Yu et al (62) found that
NETs can mediate macrophage polarization toward the M2 phenotype,
promoting GC progression, and their synergy can also enhance the
invasion and migration of A549 cells. NETs can regulate the
expression of mitochondrial oxidative phosphorylation-related genes
in naïve CD4+ T cells via TLR4 receptors, inducing their
differentiation into Tregs and facilitating the progression of
non-alcoholic steatohepatitis into liver cancer (63). Furthermore, NETs promote Treg
invasion, aiding in the local progression and metastasis of breast
cancer (64). In acute lung injury
(ALI) models, NETs have also been shown to induce CD4+ T
cell differentiation into Th17 cells, thereby contributing to the
development of autoimmune pulmonary inflammation (65).
NETs and antitumor effector immune
cells
NETs and dendritic cells (DCs)
DCs are primary antigen-presenting cells in the body
and serve a key role in inhibiting tumor progression by inducing
antigen-specific adaptive immune responses (66). The effect of NETs on DC is
multifaceted. NETs can activate DCs and present relevant antigens,
thereby inducing specific immunity that inhibits the progression of
nucleophosmin (NPM)-mutant myeloid leukemia. By contrast, NETs can
induce DC apoptosis by causing mitochondrial damage (67).
The interplay between NETs and DCs promotes DC
activation and maturation, enabling the presentation of
NET-associated antigens (68).
Unlike other forms of cell death that induce protein denaturation,
NETs preserve the native conformation and enzymatic activity of
DNA-associated proteins, thereby retaining their immunogenic
epitopes. In addition to neutrophils, leukemia cells also generate
extracellular traps that display tumor-specific antigens, including
mutant NPM. This oncogenic variant, characterized by
nucleolar-to-cytoplasmic translocation due to the mutation, is
spatially repositioned on NETs-like structures during leukemia cell
trap formation (69).
NETs and CD8+ T cells
Dysfunction of CD8+ T cells is closely
associated with tumor initiation, progression and immune evasion.

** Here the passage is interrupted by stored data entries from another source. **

**src/hdl/hazardPkg.sv**
```systemverilog
package hazardPkg;

    ////////////////////////////////////////////////////////////////////////////
    // Vector types
    ////////////////////////////////////////////////////////////////////////////

    typedef logic [31:0] instrT;
    typedef logic [4:0]  regIdxT;
    // Cycles until a source is needed or a result is ready
    typedef logic [1:0]  stageTimeT;
    typedef logic [3:0]  mduCountT;

    ////////////////////////////////////////////////////////////////////////////
    // Opcodes
    ////////////////////////////////////////////////////////////////////////////

    localparam logic [5:0] OP_R    = 6'h00;
    localparam logic [5:0] OP_ORI  = 6'h0d;
    localparam logic [5:0] OP_ADDI = 6'h08;
    localparam logic [5:0] OP_ANDI = 6'h0c;
    localparam logic [5:0] OP_LUI  = 6'h0f;
    localparam logic [5:0] OP_LW   = 6'h23;
    localparam logic [5:0] OP_LB   = 6'h20;
    localparam logic [5:0] OP_LH   = 6'h21;
    localparam logic [5:0] OP_SW   = 6'h2b;
    localparam logic [5:0] OP_SB   = 6'h28;
    localparam logic [5:0] OP_SH   = 6'h29;
    localparam logic [5:0] OP_BEQ  = 6'h04;
    localparam logic [5:0] OP_BNE  = 6'h05;
    localparam logic [5:0] OP_J    = 6'h02;
    localparam logic [5:0] OP_JAL  = 6'h03;
    localparam logic [5:0] OP_COP0 = 6'h10;

    // Function field of R-type and COP0 instructions
    localparam logic [5:0] FN_ADD   = 6'h20;
    localparam logic [5:0] FN_SUB   = 6'h22;
    localparam logic [5:0] FN_AND   = 6'h24;
    localparam logic [5:0] FN_OR    = 6'h25;
    localparam logic [5:0] FN_SLT   = 6'h2a;
    localparam logic [5:0] FN_SLTU  = 6'h2b;
    localparam logic [5:0] FN_MULT  = 6'h18;
    localparam logic [5:0] FN_MULTU = 6'h19;
    localparam logic [5:0] FN_DIV   = 6'h1a;
    localparam logic [5:0] FN_DIVU  = 6'h1b;
    localparam logic [5:0] FN_MFHI  = 6'h10;
    localparam logic [5:0] FN_MFLO  = 6'h12;
    localparam logic [5:0] FN_MTHI  = 6'h11;
    localparam logic [5:0] FN_MTLO  = 6'h13;
    localparam logic [5:0] FN_JR    = 6'h08;
    localparam logic [5:0] FN_ERET  = 6'h18;

    // COP0 rs field
    localparam logic [4:0] COP0_MFC0 = 5'd0;
    localparam logic [4:0] COP0_MTC0 = 5'd4;
    localparam regIdxT     EPC_REG   = 5'd14;

    ////////////////////////////////////////////////////////////////////////////
    // Stage records
    ////////////////////////////////////////////////////////////////////////////

    // Zero source index means the source is not read
    typedef struct packed {
        instrT     instr;
        logic      valid;
        regIdxT    srcRs;
        regIdxT    srcRt;
        stageTimeT tuseRs;
        stageTimeT tuseRt;
        regIdxT    dest;
        stageTimeT tnew;
        logic      regWrite;
        logic      isMdStart;
        logic      isMdAccess;
        logic      isEret;
    } decodeInfoT;

    typedef struct packed {
        instrT     instr;
        logic      valid;
        regIdxT    dest;
        stageTimeT tnew;
        logic      regWrite;
        logic      isMtc0Epc;
        logic      isMdStart;
    } stageInfoT;

endpackage

```
**src/hdl/hazardDecode.sv**
```systemverilog
module hazardDecode (
    input  logic                  clk,
    input  logic                  arstN,
    input  logic                  instrValid,
    input  hazardPkg::instrT      instr,
    input  logic                  stall,
    output hazardPkg::decodeInfoT decodeInfo
);
    import hazardPkg::*;

    logic       validD;
    instrT      instrD;
    logic [5:0] opcode;
    logic [5:0] funct;
    regIdxT     rs;
    regIdxT     rt;
    regIdxT     rd;
    logic       known;

    ////////////////////////////////////////////////////////////////////////////
    // IF/ID register
    ////////////////////////////////////////////////////////////////////////////

    always_ff @(posedge clk or negedge arstN) begin
        if (!arstN) begin
            validD <= 1'b0;
        end else if (!stall) begin
            validD <= instrValid;
        end
    end

    always_ff @(posedge clk) begin
        if (!stall) begin
            instrD <= instr;
        end
    end

    assign opcode = instrD[31:26];
    assign rs     = instrD[25:21];
    assign rt     = instrD[20:16];
    assign rd     = instrD[15:11];
    assign funct  = instrD[5:0];

    ////////////////////////////////////////////////////////////////////////////
    // Decode table
    ////////////////////////////////////////////////////////////////////////////

    always_comb begin
        decodeInfo = '0;
        known      = 1'b0;
        if (validD) begin
            decodeInfo.instr = instrD;
            decodeInfo.valid = 1'b1;
            case (opcode)
                OP_R: begin
                    case (funct)
                        FN_ADD, FN_SUB, FN_AND, FN_OR, FN_SLT, FN_SLTU: begin
                            known               = 1'b1;
                            decodeInfo.srcRs    = rs;
                            decodeInfo.tuseRs   = 2'd1;
                            decodeInfo.srcRt    = rt;
                            decodeInfo.tuseRt   = 2'd1;
                            decodeInfo.dest     = rd;
                            decodeInfo.tnew     = 2'd1;
                            decodeInfo.regWrite = 1'b1;
                        end
                        FN_MULT, FN_MULTU, FN_DIV, FN_DIVU: begin
                            known                = 1'b1;
                            decodeInfo.srcRs     = rs;
                            decodeInfo.tuseRs    = 2'd1;
                            decodeInfo.srcRt     = rt;
                            decodeInfo.tuseRt    = 2'd1;
                            decodeInfo.isMdStart = 1'b1;
                        end
                        FN_MFHI, FN_MFLO: begin
                            known                 = 1'b1;
                            decodeInfo.dest       = rd;
                            decodeInfo.tnew       = 2'd1;
                            decodeInfo.regWrite   = 1'b1;
                            decodeInfo.isMdAccess = 1'b1;
                        end
                        FN_MTHI, FN_MTLO: begin
                            known                 = 1'b1;
                            decodeInfo.srcRs      = rs;
                            decodeInfo.tuseRs     = 2'd1;
                            decodeInfo.isMdAccess = 1'b1;
                        end
                        FN_JR: begin
                            // Jump target needed in decode
                            known             = 1'b1;
                            decodeInfo.srcRs  = rs;
                            decodeInfo.tuseRs = 2'd0;
                        end
                        default: ;
                    endcase
                end
                OP_ORI, OP_ADDI, OP_ANDI: begin
                    known               = 1'b1;
                    decodeInfo.srcRs    = rs;
                    decodeInfo.tuseRs   = 2'd1;
                    decodeInfo.dest     = rt;
                    decodeInfo.tnew     = 2'd1;
                    decodeInfo.regWrite = 1'b1;
                end
                OP_LUI: begin
                    known               = 1'b1;
                    decodeInfo.dest     = rt;
                    decodeInfo.tnew     = 2'd1;
                    decodeInfo.regWrite = 1'b1;
                end
                OP_LW, OP_LB, OP_LH: begin
                    known               = 1'b1;
                    decodeInfo.srcRs    = rs;
                    decodeInfo.tuseRs   = 2'd1;
                    decodeInfo.dest     = rt;
                    decodeInfo.tnew     = 2'd2;
                    decodeInfo.regWrite = 1'b1;
                end
                OP_SW, OP_SB, OP_SH: begin
                    // Store data is not needed until the memory stage
                    known             = 1'b1;
                    decodeInfo.srcRs  = rs;
                    decodeInfo.tuseRs = 2'd1;
                    decodeInfo.srcRt  = rt;
                    decodeInfo.tuseRt = 2'd2;
                end
                OP_BEQ, OP_BNE: begin
                    known             = 1'b1;
                    decodeInfo.srcRs  = rs;
                    decodeInfo.tuseRs = 2'd0;
                    decodeInfo.srcRt  = rt;
                    decodeInfo.tuseRt = 2'd0;
                end
                OP_J: begin
                    known = 1'b1;
                end
                OP_JAL: begin
                    known               = 1'b1;
                    decodeInfo.dest     = 5'd31;
                    decodeInfo.tnew     = 2'd0;
                    decodeInfo.regWrite = 1'b1;
                end
                OP_COP0: begin
                    case (rs)
                        COP0_MFC0: begin
                            known               = 1'b1;
                            decodeInfo.dest     = rt;
                            decodeInfo.tnew     = 2'd2;
                            decodeInfo.regWrite = 1'b1;
                        end
                        COP0_MTC0: begin
                            known             = 1'b1;
                            decodeInfo.srcRt  = rt;
                            decodeInfo.tuseRt = 2'd2;
                        end
                        default: begin
                            if (funct == FN_ERET) begin
                                known             = 1'b1;
                                decodeInfo.isEret = 1'b1;
                            end
                        end
                    endcase
                end
                default: ;
            endcase
            if (!known) begin
                decodeInfo = '0;
            end
        end
    end

endmodule

```
**src/hdl/hazardExecute.sv**
```systemverilog
module hazardExecute #(
    parameter int unsigned MULT_CYCLES = 5,
    parameter int unsigned DIV_CYCLES  = 10
) (
    input  logic                  clk,
    input  logic                  arstN,
    input  logic                  stall,
    input  hazardPkg::decodeInfoT decodeInfo,
    output hazardPkg::stageInfoT  stageE,
    output hazardPkg::stageInfoT  stageM,
    output logic                  mduBusy
);
    import hazardPkg::*;

    localparam mduCountT MULT_LOAD = mduCountT'(MULT_CYCLES);
    localparam mduCountT DIV_LOAD  = mduCountT'(DIV_CYCLES);

    stageInfoT nextE;
    stageInfoT nextM;
    mduCountT  mduCount;
    logic      isDivE;

    ////////////////////////////////////////////////////////////////////////////
    // E and M stage records
    ////////////////////////////////////////////////////////////////////////////

    // Bubble into E while decode is stalled
    always_comb begin
        nextE = '0;
        if (!stall) begin
            nextE.instr     = decodeInfo.instr;
            nextE.valid     = decodeInfo.valid;
            nextE.dest      = decodeInfo.dest;
            nextE.tnew      = decodeInfo.tnew;
            nextE.regWrite  = decodeInfo.regWrite;
            nextE.isMdStart = decodeInfo.isMdStart;
            nextE.isMtc0Epc = decodeInfo.valid
                && (decodeInfo.instr[31:26] == OP_COP0)
                && (decodeInfo.instr[25:21] == COP0_MTC0)
                && (decodeInfo.instr[15:11] == EPC_REG);
        end
    end

    // One cycle closer to the result
    always_comb begin
        nextM = stageE;
        if (stageE.tnew != '0) begin
            nextM.tnew = stageE.tnew - 2'd1;
        end
    end

    always_ff @(posedge clk or negedge arstN) begin
        if (!arstN) begin
            stageE <= '0;
            stageM <= '0;
        end else begin
            stageE <= nextE;
            stageM <= nextM;
        end
    end

    ////////////////////////////////////////////////////////////////////////////
    // Multiply/divide busy countdown
    ////////////////////////////////////////////////////////////////////////////

    assign isDivE = (stageE.instr[5:0] == FN_DIV) || (stageE.instr[5:0] == FN_DIVU);

    always_ff @(posedge clk or negedge arstN) begin
        if (!arstN) begin
            mduCount <= '0;
        end else if (stageE.isMdStart) begin
            mduCount <= isDivE ? DIV_LOAD : MULT_LOAD;
        end else if (mduCount != '0) begin
            mduCount <= mduCount - 4'd1;
        end
    end

    assign mduBusy = (mduCount != '0);

endmodule

```
**src/hdl/hazardResult.sv**
```systemverilog
module hazardResult (
    input  hazardPkg::decodeInfoT decodeInfo,
    input  hazardPkg::stageInfoT  stageE,
    input  hazardPkg::stageInfoT  stageM,
    input  logic                  mduBusy,
    output logic                  stall
);
    import hazardPkg::*;

    logic rsHitE;
    logic rsHitM;
    logic rtHitE;
    logic rtHitM;
    logic dataStall;
    logic mduStall;
    logic eretStall;

    // Source is needed before the producer in this stage has its result
    function automatic logic srcHit(
        input regIdxT    src,
        input stageTimeT tuse,
        input stageInfoT stage
    );
        return (src != '0)
            && stage.valid
            && stage.regWrite
            && (src == stage.dest)
            && (tuse < stage.tnew);
    endfunction

    ////////////////////////////////////////////////////////////////////////////
    // Data hazards
    ////////////////////////////////////////////////////////////////////////////

    assign rsHitE = srcHit(decodeInfo.srcRs, decodeInfo.tuseRs, stageE);
    assign rsHitM = srcHit(decodeInfo.srcRs, decodeInfo.tuseRs, stageM);
    assign rtHitE = srcHit(decodeInfo.srcRt, decodeInfo.tuseRt, stageE);
    assign rtHitM = srcHit(decodeInfo.srcRt, decodeInfo.tuseRt, stageM);

    assign dataStall = rsHitE | rsHitM | rtHitE | rtHitM;

    ////////////////////////////////////////////////////////////////////////////
    // Structural hazards
    ////////////////////////////////////////////////////////////////////////////

    // HI/LO access or a new operation waits for the unit to drain
    assign mduStall = (decodeInfo.isMdAccess || decodeInfo.isMdStart)
        && (mduBusy || stageE.isMdStart);

    // eret must see the updated EPC
    assign eretStall = decodeInfo.isEret && (stageE.isMtc0Epc || stageM.isMtc0Epc);

    assign stall = dataStall | mduStall | eretStall;

endmodule

```
**src/hdl/pipeHazard.sv**
```systemverilog
module pipeHazard #(
    parameter int unsigned MULT_CYCLES = 5,
    parameter int unsigned DIV_CYCLES  = 10
) (
    input  logic             clk,
    input  logic             arstN,
    input  logic             instrValid,
    input  hazardPkg::instrT instr,
    output logic             stall,
    output logic             issueValid,
    output hazardPkg::instrT issueInstr
);
    import hazardPkg::*;

    decodeInfoT decodeInfo;
    stageInfoT  stageE;
    stageInfoT  stageM;
    logic       mduBusy;

    hazardDecode decode0 (
        .clk        (clk),
        .arstN      (arstN),
        .instrValid (instrValid),
        .instr      (instr),
        .stall      (stall),
        .decodeInfo (decodeInfo)
    );

    hazardExecute #(
        .MULT_CYCLES (MULT_CYCLES),
        .DIV_CYCLES  (DIV_CYCLES)
    ) execute0 (
        .clk        (clk),
        .arstN      (arstN),
        .stall      (stall),
        .decodeInfo (decodeInfo),
        .stageE     (stageE),
        .stageM     (stageM),
        .mduBusy    (mduBusy)
    );

    hazardResult result0 (
        .decodeInfo (decodeInfo),
        .stageE     (stageE),
        .stageM     (stageM),
        .mduBusy    (mduBusy),
        .stall      (stall)
    );

    // Issue strobe is the instruction entering execute
    assign issueValid = stageE.valid;
    assign issueInstr = stageE.instr;

endmodule

```
**config.mk**
```make
export PLATFORM = sky130hd
export DESIGN_NAME = pipeHazard
export DESIGN_NICKNAME = d
export VERILOG_FILES = /design/src/hdl/hazardPkg.sv /design/src/hdl/hazardDecode.sv /design/src/hdl/hazardExecute.sv /design/src/hdl/hazardResult.sv /design/src/hdl/pipeHazard.sv
export SDC_FILE = /design/constraint.sdc
export NUM_CORES = 1
export LEC_CHECK = 0
export BUFFER_PORTS_ARGS = -buffer_cell sky130_fd_sc_hd__buf_4
export CAP_MARGIN = 20
export CORE_MARGIN = 2
export CORE_UTILIZATION = 30
export DETAILED_ROUTE_END_ITERATION = 7
export GPL_ROUTABILITY_DRIVEN = 0
export SLEW_MARGIN = 15
export SYNTH_ARGS = -nofsm -noshare
export SYNTH_HDL_FRONTEND = slang
export SYNTH_SLANG_ARGS = --single-unit
```
**constraint.sdc**
```tcl
create_clock -name clk -period 6.85 [get_ports clk]
set_input_delay 0.685 -clock clk [delete_from_list [all_inputs] [get_ports clk]]
set_output_delay 0.685 -clock clk [all_outputs]
set_load 0.1 [all_outputs]
```
## Word level (Yosys, flattened, before mapping)

Cells that the tools add are included.

- Reduce and logical (&&, ||, !) cells: 47
- Bitwise gates (word level): 5
- Eq/ne operators: 40
- Add/subtract/negate cells: 2
- Magnitude comparators: 4
- Multiplexer cells: 30

Operator list:

| cell | count |
|---|---|
| 2-to-1 mux 58 bit | 2 |
| == test 6 x 5 -> 1 bit, second input constant | 12 |
| == test 6 bit, second input constant | 12 |
| 2-to-1 mux 43 bit | 1 |
| one-hot mux 8 bit (5 select lines) | 1 |
| == test 6 x 4 -> 1 bit, second input constant | 5 |
| logical AND 1 bit | 21 |
| == test 5 bit | 4 |
| 2-to-1 mux 8 bit | 2 |
| 2-to-1 mux 5 bit | 3 |
| one-hot mux 5 bit (3 select lines) | 1 |
| OR reduction 15 bit | 1 |
| OR reduction 14 bit | 1 |
| OR reduction 13 bit | 1 |
| == test 6 x 2 -> 1 bit, second input constant | 2 |
| == test 6 x 3 -> 1 bit, second input constant | 2 |
| 2-to-1 mux 4 bit | 3 |
| OR reduction 12 bit | 1 |
| OR reduction 4 bit | 3 |
| OR reduction 11 bit | 1 |
| == test 5 x 3 -> 1 bit, second input constant | 2 |
| 2-to-1 mux 1 bit | 10 |
| one-hot mux 5 bit (2 select lines) | 1 |
| nonzero test 5 bit | 2 |
| other kinds (20) | 34 |

- Flip-flop bits (word level): 90
- Word-level logic and storage cells: 143
- Input bits: 35
- Output and inout bits: 34

## Logic depth before layout (Yosys ltp)

- Word-level depth: 18
- Depth in mapped cells: 15

## Hierarchy

A second synthesis with hierarchy kept.

- Cells, all modules: 443
- Area total of the unflattened synthesis: 5402.7 µm²

Modules (own cells, without submodules):

| module | sequential area each (µm²) | area an instance (µm²) | instances | cells an instance |
|---|---|---|---|---|
| hazardExecute | 2252.2 | 3042.9 | 1 | 205 |
| hazardDecode | 985.9 | 1969.4 | 1 | 187 |
| hazardResult | 0.0 | 390.4 | 1 | 51 |

## Least setup slack after synthesis

No wires, ideal clock.

- Kind: register -> register
- From: reg decode0.instrD[1]
- To: reg decode0.instrD[0], enable pin
- Buffers on the path: 0
- Stages on the path, launching flop included: 14
- Path slack: 1.624 ns
- Period minus slack after synthesis: 5.226 ns
- Arrival: 4.758 ns
- Cell sequence: edfxtp_1 o21ba_1 or4_4 a31oi_4 o31ai_1 a21oi_1 ha_1 nor2b_1 nor3_1 nand4_1 a211oi_1 a32oi_2 nand2_1 nor3b_1

- Longest elaborated chain between the ends: 17
- Elaborated cells on any way between the ends: 75
- Classes of those cells: order compare: 4; eq/ne: 19; mux: 20; bitwise: 5; reduce/logical: 27

Ends and longest elaborated chain:

| what | line | text |
|---|---|---|
| from (decl) | hazardDecode.sv:12 | `instrT instrD;` |
| from (signal assigned) | hazardDecode.sv:34 | `instrD <= instr;` |
| == test 6 x 4 -> 1 bit (tied with other cells) | hazardDecode.sv:56 | `case (funct)` |
| OR reduction 15 bit (no line) / 2-to-1 mux 1 bit (equally long branches) | n/a |  |
| 2-to-1 mux 1 bit, on equally long branches | hazardDecode.sv:56, hazardDecode.sv:144 |  |
| one-hot mux 1 bit (3 select lines) | hazardDecode.sv:54 | `case (opcode)` |
| 2-to-1 mux 1 bit | hazardDecode.sv:51 | `if (validD) begin` |
| 2-to-1 mux 58 bit * | hazardDecode.sv:166 | `if (!known) begin` |
| 2-to-1 mux 58 bit * | hazardDecode.sv:51 |  |
| nonzero test 5 bit | hazardResult.sv:24 | `return (src != '0)` |
| logical AND 1 bit | hazardResult.sv:25 | `&& stage.valid` |
| logical AND 1 bit | hazardResult.sv:26 | `&& stage.regWrite` |
| logical AND 1 bit | hazardResult.sv:27 | `&& (src == stage.dest)` |
| logical AND 1 bit | hazardResult.sv:28 | `&& (tuse < stage.tnew);` |
| bitwise OR 1 bit (3 in series) | hazardResult.sv:40 | `assign dataStall = rsHitE \| rsHitM \| rtHitE \| rtHitM;` |
| bitwise OR 1 bit | hazardResult.sv:53 | `assign stall = dataStall \| mduStall \| eretStall;` |
| bitwise OR 1 bit * | hazardResult.sv:53 |  |

Mark *: on every way between the ends. The rest lies on a longest branch, timed or not. The select of a mux whose other input is x is not followed.
A chain may end at the register's enable or synchronous reset.

## Worst setup path after layout

- From: reg decode0.instrD[26]
- To: out stall

- Longest elaborated chain between the ends: 16
- Elaborated cells on any way between the ends: 65
- Classes of those cells: order compare: 4; eq/ne: 19; mux: 10; bitwise: 5; reduce/logical: 27

Ends and longest elaborated chain:

| what | line | text |
|---|---|---|
| == test 6 x 2 -> 1 bit (tied with other cells) | hazardDecode.sv:54 |  |
| OR reduction 14 bit (no line) | n/a |  |
| one-hot mux 1 bit (3 select lines) | hazardDecode.sv:54 |  |
| 2-to-1 mux 1 bit | hazardDecode.sv:51 |  |
| 2-to-1 mux 58 bit * | hazardDecode.sv:166 |  |
| 2-to-1 mux 58 bit * | hazardDecode.sv:51 |  |
| nonzero test 5 bit | hazardResult.sv:24 |  |
| logical AND 1 bit | hazardResult.sv:25 |  |
| logical AND 1 bit | hazardResult.sv:26 |  |
| logical AND 1 bit | hazardResult.sv:27 |  |
| logical AND 1 bit | hazardResult.sv:28 |  |
| bitwise OR 1 bit (3 in series) | hazardResult.sv:40 |  |
| bitwise OR 1 bit | hazardResult.sv:53 |  |
| bitwise OR 1 bit * | hazardResult.sv:53 |  |
| to (decl) | pipeHazard.sv:9 | `output logic stall,` |

Marks and branches as above.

NETs act as a physical barrier around cancer cells, promoting tumor
progression by restricting CD8+ T cell infiltration
(38). In HCC, NETs exert
immunosuppressive effects through a recently elucidated molecular
mechanism. Song et al (70)
demonstrated that NETs-DNA directly binds to transmembrane and
coiled-coil domains 6 (TMCO6), a transmembrane protein on
CD8+ T cells. This binding inhibits T cell receptor
signaling and blocks NF-κB p65 nuclear translocation, leading to
impaired T cell proliferation, functional exhaustion and apoptosis.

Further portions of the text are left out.